Right now, his Concept Core of Augmentation was devoid of anything. And Augmentation was exactly what his System required.
And so, Wei guided his experiences down the second path, causing options to be generated thusly.
Concept Core of (Augmentation)
>Titles (Antediluvean-Tier)
Integrating Aspect of (Ambition)
Aspect of (Ambition) has synergies with (ALL AVAILABLE MASTERY NODES)
Wei’s mind went blank. All available masteries?
“Indeed,” Asaru said. “These resources were meant to be the foundations for future Skills. A pity. This will reset your current mastery progress as well, but an Antediluvean-Tier Skill should be far more than you possess right now.”
Mastery Node Capacity [7/10]
>Proximal Acceleration
>Form of the Resonant
>Lesser Vessel of the Ruminator
>Lesser Manifestation
>Vector Chain
>Lesser Cast Possession
>Mark of Enmity
>Outsight
>Shiftstride
>Ruminator’s Languor
Generating Skill
At once, Wei felt his mastery nodes disappear in a building realm pulsating with growing force. Within its depths, his memories dissolved and the feats he performed were given shape once more through channeled Essence. And something built inside him. Like a suit of armor nested within his flesh.

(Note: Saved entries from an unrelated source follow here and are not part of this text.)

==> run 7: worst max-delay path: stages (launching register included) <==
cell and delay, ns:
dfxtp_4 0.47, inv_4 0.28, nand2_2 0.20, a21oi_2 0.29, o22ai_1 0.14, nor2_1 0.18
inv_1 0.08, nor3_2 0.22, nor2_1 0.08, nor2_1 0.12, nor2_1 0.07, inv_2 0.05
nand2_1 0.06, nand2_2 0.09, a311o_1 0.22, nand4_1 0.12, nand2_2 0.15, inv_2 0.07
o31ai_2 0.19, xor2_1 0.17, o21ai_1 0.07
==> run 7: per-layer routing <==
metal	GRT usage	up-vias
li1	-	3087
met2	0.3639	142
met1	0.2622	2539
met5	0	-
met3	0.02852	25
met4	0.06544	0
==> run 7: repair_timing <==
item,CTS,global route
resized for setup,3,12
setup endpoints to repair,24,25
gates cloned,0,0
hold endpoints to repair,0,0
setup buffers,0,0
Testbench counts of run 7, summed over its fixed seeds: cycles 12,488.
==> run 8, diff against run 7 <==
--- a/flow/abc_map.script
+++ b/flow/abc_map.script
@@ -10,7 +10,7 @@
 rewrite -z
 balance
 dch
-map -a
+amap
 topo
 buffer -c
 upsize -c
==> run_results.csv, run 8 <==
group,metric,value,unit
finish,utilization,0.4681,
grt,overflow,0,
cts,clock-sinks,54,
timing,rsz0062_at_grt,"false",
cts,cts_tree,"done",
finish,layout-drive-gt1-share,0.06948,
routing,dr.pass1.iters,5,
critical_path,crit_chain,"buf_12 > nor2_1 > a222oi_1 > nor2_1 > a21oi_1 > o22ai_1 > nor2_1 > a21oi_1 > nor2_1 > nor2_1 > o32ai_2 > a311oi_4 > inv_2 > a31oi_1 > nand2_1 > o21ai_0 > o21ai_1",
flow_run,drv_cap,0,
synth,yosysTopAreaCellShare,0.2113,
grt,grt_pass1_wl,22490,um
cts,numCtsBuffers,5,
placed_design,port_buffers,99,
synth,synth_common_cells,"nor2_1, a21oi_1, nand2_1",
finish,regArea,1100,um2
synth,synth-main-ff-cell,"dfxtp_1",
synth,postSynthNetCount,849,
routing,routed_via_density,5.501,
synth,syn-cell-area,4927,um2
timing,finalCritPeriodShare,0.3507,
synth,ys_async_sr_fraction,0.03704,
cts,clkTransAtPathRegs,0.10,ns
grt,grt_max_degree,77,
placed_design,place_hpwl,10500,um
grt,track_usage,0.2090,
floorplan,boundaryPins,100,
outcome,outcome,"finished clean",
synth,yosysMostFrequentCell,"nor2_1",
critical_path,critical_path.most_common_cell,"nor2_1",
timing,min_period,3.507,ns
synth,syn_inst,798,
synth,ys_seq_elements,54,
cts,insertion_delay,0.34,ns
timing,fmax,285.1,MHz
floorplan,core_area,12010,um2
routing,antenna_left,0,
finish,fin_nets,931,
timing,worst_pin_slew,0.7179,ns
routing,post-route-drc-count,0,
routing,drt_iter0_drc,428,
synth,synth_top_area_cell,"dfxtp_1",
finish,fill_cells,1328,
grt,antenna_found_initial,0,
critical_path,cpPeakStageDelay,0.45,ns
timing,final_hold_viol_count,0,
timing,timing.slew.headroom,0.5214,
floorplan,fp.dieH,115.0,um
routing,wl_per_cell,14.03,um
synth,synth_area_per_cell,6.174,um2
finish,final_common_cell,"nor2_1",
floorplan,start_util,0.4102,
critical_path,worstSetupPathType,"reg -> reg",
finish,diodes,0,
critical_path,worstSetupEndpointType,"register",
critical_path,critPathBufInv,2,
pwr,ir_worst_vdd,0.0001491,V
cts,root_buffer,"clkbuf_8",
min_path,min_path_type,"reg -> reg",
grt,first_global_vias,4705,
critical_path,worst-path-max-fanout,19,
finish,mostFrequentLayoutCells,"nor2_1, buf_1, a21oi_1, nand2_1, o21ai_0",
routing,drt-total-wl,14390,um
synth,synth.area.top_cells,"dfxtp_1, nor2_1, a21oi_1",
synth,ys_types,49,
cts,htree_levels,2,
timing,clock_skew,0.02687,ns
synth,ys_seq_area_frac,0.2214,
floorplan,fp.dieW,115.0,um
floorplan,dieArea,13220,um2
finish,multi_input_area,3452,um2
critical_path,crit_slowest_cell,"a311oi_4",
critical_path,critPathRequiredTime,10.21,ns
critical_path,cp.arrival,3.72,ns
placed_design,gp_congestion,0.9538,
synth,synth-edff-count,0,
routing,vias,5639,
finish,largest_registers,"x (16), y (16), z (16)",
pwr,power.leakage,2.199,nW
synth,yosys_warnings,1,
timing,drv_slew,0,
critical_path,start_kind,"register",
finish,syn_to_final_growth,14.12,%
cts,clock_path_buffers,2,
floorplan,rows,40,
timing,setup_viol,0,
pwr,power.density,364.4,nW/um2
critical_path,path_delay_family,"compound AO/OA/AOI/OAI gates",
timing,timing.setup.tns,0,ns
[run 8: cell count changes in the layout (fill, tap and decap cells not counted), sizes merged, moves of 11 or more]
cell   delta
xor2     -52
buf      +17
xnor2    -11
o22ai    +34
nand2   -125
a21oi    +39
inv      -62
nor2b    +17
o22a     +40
Background: an optimization exercise with open tools, aiming at small area and a short achievable clock period. Do not read the settings as production practice.
The RTL was checked by simulation tests, not by an equivalence proof against the original design.

## flow/design.v (module list and top-level ports; edited modules follow where they fit)
// module tv80s: 120 lines
// module tv80_core: 1158 lines
// module tv80_mcode: 2185 lines
// module tv80_alu: 356 lines
// module tv80_reg: 41 lines
module tv80s ( 
  m1_n, mreq_n, iorq_n, rd_n, wr_n, rfsh_n, halt_n, busak_n, A, dout, 
  reset_n, clk, wait_n, int_n, nmi_n, busrq_n, di
  );
  // ...
==> flow/run.sh <==
#!/bin/bash
# synth_recipe.tcl (not shown) runs the flow's synth.tcl, then flattens the netlist and writes it again
# the make line also repeats each setting of config.mk as NAME=value (left out here)
make -C /OpenROAD-flow-scripts/flow DESIGN_CONFIG=/design/flow/config.mk WORK_HOME=/design/flow/orfs CLKGATE_MAP_FILE= SYNTH_SCRIPT=/design/flow/synth_recipe.tcl finish
==> flow/config.mk <==
export PLATFORM = sky130hd
export DESIGN_NAME = tv80s
export DESIGN_NICKNAME = tv80s
export VERILOG_FILES = /design/flow/design.v
export SDC_FILE = /design/flow/constraint.sdc
export NUM_CORES = 4
export LEC_CHECK = 0
export CAP_MARGIN = 20
export CORE_MARGIN = 2
export CORE_UTILIZATION = 40
export SLEW_MARGIN = 20
==> flow/constraint.sdc <==
create_clock -name core_clock -period 10.5 [get_ports {clk}]
set_input_delay 2.1000 -clock core_clock [delete_from_list [all_inputs] [get_ports {clk}]]
set_output_delay 2.1000 -clock core_clock [all_outputs]
set_load 0.01 [all_outputs]
==> metrics.md, run 1 <==
| Metric | Value |
|---|---|
| Relative slew margins | `21.8%` |
| Leading post-synthesis cells by cell area | `edfxtp_1 (15%), dfrtp_1 (9.5%), nand2_1 (6.2%)` |
| Die height | `about 300 µm` |
| Htree depth | `2` |
| Area of the core | `approximately 87,000 µm²` |
| Slowest CP cell | `ha_1` |
| First-pass GRT wire length | `288 mm` |
| Measured slew at the worst slew-check pin | `between 1 and 1.5 ns` |
| Most common cell after layout, fill and taps aside | `nand2_1` |
| Hold_buf cts | `0` |
| Wire length per cell | `roughly 36 µm` |
| Post-route ant nets | `0` |
| Drt pass-1 iters | `10` |
| Via density per instance | `around 7.2` |
| Synth-to-Final Area Change | `9.95%` |
| Diodes inserted | `6` |
| Status | `finished clean` |
| Dpl ws | `between 1 and 1.5 ns` |
| Max incr delay on CP | `0.89 ns` |
| RePlAce Congestion | `roughly 1.1` |
| CTS tree | `yes` |
| Fraction of area in multi-input gates | `between 60% and 70%` |
| Setup Skew | `about 0.038 ns` |
| Max-area cell class | `multi-input gates` |
| Commonest cells after routing, fill and taps aside | `nand2_1 (579), nor2_1 (408), o21ai_0 (378)` |
| Post-synth cell types | `around 130` |
| Peak Freq | `slightly above 0.1 GHz` |
| Routing usage on met3 | `14.9%` |
| Number of non-clock inverters | `about 140` |
| N_taps | `about 1,200` |
| Root Buffer | `clkbuf_16` |
| Final setup viols | `0` |
| Crit path time final | `9.70 ns` |
| Met1 Use GR | `between 50 and 60%` |
| Fin Hold WS | `0.478 ns` |
| Sequential share of the synthesized area | `28.1%` |
| CP max FO | `18` |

[Antediluvian-Skill] Created
Shell of Masteries — Creates an idealized materialization of the host’s spirit shaped from the merger between their (Ambition) and devoted Mastery Nodes. The Shell of Masteries will constantly consume Source when materialized, and its form gains new evolutions based on what Mastery Nodes are devoted to its design.
And with a final blow, Wei finally shattered—but did not break. Instead, he found his being parted into halves, and from the wretched husk that was his flesh, a manifestation of spiritual perfection rose free.